**Work item:**
In the listing below, locate the line that contains "[worst_setup_path]" and the line that contains "critPathKind = flip-flop to flip-flop". Restate word for word those two lines and every line between them, and nothing else.
---------- Exercise data
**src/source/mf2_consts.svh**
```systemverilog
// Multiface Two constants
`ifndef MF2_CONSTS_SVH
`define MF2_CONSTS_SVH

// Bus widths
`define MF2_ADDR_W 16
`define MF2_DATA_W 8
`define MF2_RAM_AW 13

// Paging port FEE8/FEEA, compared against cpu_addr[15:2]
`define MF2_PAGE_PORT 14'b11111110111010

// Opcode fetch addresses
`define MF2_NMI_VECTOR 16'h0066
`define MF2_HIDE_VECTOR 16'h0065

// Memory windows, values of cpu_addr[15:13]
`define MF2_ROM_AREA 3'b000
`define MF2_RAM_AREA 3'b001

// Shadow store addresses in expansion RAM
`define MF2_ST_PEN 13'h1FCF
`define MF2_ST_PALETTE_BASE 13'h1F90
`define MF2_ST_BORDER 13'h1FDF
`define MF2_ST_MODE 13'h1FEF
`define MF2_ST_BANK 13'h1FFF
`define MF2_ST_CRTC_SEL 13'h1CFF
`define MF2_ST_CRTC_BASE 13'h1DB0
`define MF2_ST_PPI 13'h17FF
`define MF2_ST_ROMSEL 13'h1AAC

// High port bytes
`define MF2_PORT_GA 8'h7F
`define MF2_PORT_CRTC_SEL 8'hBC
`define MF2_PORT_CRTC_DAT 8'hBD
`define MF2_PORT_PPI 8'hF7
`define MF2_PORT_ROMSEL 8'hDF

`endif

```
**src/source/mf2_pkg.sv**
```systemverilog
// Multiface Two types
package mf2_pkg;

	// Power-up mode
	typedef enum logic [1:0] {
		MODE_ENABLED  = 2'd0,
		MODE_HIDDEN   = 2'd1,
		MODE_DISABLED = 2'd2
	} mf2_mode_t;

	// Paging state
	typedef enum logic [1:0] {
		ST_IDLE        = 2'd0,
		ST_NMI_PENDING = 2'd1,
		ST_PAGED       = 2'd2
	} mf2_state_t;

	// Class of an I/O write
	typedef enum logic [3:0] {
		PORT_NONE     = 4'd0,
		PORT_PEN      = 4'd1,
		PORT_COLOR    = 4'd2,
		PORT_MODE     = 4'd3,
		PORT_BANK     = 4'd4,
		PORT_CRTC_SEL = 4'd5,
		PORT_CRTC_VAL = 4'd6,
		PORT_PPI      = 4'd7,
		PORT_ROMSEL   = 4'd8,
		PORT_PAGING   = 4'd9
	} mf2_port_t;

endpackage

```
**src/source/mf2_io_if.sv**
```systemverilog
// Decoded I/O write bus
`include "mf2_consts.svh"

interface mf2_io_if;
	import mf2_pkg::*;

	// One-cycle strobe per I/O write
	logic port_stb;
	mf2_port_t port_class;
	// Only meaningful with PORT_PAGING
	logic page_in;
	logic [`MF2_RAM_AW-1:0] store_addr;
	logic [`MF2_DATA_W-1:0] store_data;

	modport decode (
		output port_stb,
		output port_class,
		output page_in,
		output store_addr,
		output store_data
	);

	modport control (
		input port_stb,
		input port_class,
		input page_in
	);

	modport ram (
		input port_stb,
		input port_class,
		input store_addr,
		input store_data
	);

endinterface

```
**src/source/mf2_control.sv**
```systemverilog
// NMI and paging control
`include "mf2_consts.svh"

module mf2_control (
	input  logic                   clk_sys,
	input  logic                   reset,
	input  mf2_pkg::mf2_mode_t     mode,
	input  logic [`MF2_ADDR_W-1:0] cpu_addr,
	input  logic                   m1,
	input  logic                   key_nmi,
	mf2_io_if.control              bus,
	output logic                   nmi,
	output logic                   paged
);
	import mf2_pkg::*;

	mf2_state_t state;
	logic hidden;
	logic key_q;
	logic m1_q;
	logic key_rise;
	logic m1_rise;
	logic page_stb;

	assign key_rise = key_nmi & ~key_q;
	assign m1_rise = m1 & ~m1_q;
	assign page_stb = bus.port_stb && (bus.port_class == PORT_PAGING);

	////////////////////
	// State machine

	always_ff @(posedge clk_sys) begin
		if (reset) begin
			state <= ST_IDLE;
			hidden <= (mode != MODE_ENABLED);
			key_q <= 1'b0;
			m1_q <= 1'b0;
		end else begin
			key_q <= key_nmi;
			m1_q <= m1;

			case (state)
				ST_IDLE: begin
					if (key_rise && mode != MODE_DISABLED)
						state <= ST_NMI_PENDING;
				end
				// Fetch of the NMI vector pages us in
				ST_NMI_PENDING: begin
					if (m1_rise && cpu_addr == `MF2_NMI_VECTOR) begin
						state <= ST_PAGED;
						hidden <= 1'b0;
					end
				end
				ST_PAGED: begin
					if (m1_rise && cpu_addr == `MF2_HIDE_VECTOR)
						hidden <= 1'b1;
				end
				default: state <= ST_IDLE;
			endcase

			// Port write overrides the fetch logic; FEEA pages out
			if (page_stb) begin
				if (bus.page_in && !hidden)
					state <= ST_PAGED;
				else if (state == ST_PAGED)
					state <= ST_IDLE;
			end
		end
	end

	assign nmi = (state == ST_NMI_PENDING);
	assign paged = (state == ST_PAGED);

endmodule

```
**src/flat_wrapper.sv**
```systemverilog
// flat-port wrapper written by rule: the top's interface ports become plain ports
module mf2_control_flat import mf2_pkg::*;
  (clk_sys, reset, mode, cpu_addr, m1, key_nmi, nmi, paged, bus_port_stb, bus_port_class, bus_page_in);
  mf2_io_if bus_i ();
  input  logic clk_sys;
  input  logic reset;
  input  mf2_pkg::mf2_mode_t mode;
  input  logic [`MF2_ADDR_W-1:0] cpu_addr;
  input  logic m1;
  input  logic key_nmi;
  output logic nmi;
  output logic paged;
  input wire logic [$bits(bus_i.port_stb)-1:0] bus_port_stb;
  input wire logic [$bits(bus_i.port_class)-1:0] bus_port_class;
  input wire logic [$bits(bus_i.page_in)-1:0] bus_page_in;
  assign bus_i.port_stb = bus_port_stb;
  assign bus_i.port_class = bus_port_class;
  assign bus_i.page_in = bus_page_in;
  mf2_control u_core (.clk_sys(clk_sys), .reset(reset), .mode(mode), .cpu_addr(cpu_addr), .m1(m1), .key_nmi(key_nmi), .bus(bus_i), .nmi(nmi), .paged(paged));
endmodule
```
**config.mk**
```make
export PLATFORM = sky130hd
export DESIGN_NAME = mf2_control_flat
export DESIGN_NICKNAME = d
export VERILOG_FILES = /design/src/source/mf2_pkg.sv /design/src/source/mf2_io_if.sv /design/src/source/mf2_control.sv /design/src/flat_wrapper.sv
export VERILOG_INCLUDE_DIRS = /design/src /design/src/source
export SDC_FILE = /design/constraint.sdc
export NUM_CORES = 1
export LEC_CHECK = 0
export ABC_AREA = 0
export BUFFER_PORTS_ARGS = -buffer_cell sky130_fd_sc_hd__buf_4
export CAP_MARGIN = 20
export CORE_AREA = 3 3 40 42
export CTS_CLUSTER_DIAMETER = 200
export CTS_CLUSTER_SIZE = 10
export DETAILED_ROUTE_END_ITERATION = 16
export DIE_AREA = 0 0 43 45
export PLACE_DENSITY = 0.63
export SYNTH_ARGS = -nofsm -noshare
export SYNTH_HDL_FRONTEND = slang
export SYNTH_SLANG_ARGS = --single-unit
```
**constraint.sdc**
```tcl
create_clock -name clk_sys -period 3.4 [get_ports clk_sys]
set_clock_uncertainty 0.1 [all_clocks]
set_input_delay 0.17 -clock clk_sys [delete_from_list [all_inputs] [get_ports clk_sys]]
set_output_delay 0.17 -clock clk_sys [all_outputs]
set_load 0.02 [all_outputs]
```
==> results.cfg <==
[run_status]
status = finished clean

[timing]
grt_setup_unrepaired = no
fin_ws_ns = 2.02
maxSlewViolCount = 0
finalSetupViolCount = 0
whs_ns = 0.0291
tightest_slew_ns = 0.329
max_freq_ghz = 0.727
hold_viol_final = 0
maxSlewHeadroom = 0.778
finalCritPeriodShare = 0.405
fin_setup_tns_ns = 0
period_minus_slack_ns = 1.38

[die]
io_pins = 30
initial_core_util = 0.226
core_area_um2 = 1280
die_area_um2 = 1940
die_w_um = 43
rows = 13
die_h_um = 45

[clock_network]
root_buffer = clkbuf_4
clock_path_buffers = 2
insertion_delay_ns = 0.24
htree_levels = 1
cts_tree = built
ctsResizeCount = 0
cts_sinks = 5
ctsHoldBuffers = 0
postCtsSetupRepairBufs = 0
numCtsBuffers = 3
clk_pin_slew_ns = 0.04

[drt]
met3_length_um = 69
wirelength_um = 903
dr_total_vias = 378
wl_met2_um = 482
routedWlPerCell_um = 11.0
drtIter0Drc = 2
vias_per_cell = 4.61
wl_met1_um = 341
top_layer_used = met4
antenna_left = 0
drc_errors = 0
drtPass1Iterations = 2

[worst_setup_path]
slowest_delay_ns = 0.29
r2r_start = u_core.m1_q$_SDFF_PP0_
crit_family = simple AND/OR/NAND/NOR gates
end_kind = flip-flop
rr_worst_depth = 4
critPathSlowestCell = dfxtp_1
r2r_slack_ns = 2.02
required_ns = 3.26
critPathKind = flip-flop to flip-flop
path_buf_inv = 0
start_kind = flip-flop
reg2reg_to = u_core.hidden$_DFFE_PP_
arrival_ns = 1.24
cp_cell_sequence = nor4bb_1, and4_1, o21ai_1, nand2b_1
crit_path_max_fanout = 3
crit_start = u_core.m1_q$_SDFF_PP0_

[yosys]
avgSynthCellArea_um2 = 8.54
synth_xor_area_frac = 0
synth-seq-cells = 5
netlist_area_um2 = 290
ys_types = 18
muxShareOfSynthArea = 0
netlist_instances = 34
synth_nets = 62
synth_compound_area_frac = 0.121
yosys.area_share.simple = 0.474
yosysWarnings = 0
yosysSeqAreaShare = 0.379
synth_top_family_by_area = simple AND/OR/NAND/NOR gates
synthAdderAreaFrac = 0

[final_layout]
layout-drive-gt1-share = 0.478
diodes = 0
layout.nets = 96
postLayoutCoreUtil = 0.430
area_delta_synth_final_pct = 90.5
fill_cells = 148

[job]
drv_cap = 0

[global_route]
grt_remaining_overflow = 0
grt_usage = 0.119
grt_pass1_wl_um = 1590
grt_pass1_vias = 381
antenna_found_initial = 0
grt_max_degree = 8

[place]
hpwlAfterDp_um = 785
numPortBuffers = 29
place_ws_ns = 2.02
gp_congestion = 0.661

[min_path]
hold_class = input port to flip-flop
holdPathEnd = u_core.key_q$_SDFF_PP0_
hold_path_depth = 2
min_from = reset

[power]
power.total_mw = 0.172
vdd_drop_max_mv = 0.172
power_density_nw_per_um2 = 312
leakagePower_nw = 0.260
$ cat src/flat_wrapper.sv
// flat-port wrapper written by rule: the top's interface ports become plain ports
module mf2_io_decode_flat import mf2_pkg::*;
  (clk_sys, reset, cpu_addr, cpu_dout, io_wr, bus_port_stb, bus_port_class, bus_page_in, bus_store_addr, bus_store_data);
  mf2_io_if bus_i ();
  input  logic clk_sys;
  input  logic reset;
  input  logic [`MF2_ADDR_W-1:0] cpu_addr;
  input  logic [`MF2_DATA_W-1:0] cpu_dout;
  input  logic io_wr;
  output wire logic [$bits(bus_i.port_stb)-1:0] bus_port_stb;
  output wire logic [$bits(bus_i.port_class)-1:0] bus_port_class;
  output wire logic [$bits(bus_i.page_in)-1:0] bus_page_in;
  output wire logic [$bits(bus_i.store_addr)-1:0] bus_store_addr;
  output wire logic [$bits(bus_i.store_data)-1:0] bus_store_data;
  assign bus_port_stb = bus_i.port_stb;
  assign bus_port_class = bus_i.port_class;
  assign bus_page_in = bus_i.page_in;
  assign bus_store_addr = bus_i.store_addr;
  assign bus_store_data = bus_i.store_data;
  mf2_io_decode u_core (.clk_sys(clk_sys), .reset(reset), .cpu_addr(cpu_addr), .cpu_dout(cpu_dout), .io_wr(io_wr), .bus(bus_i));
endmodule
--------------------
**Reply:**
[worst_setup_path]
slowest_delay_ns = 0.29
r2r_start = u_core.m1_q$_SDFF_PP0_
crit_family = simple AND/OR/NAND/NOR gates
end_kind = flip-flop
rr_worst_depth = 4
critPathSlowestCell = dfxtp_1
r2r_slack_ns = 2.02
required_ns = 3.26
critPathKind = flip-flop to flip-flop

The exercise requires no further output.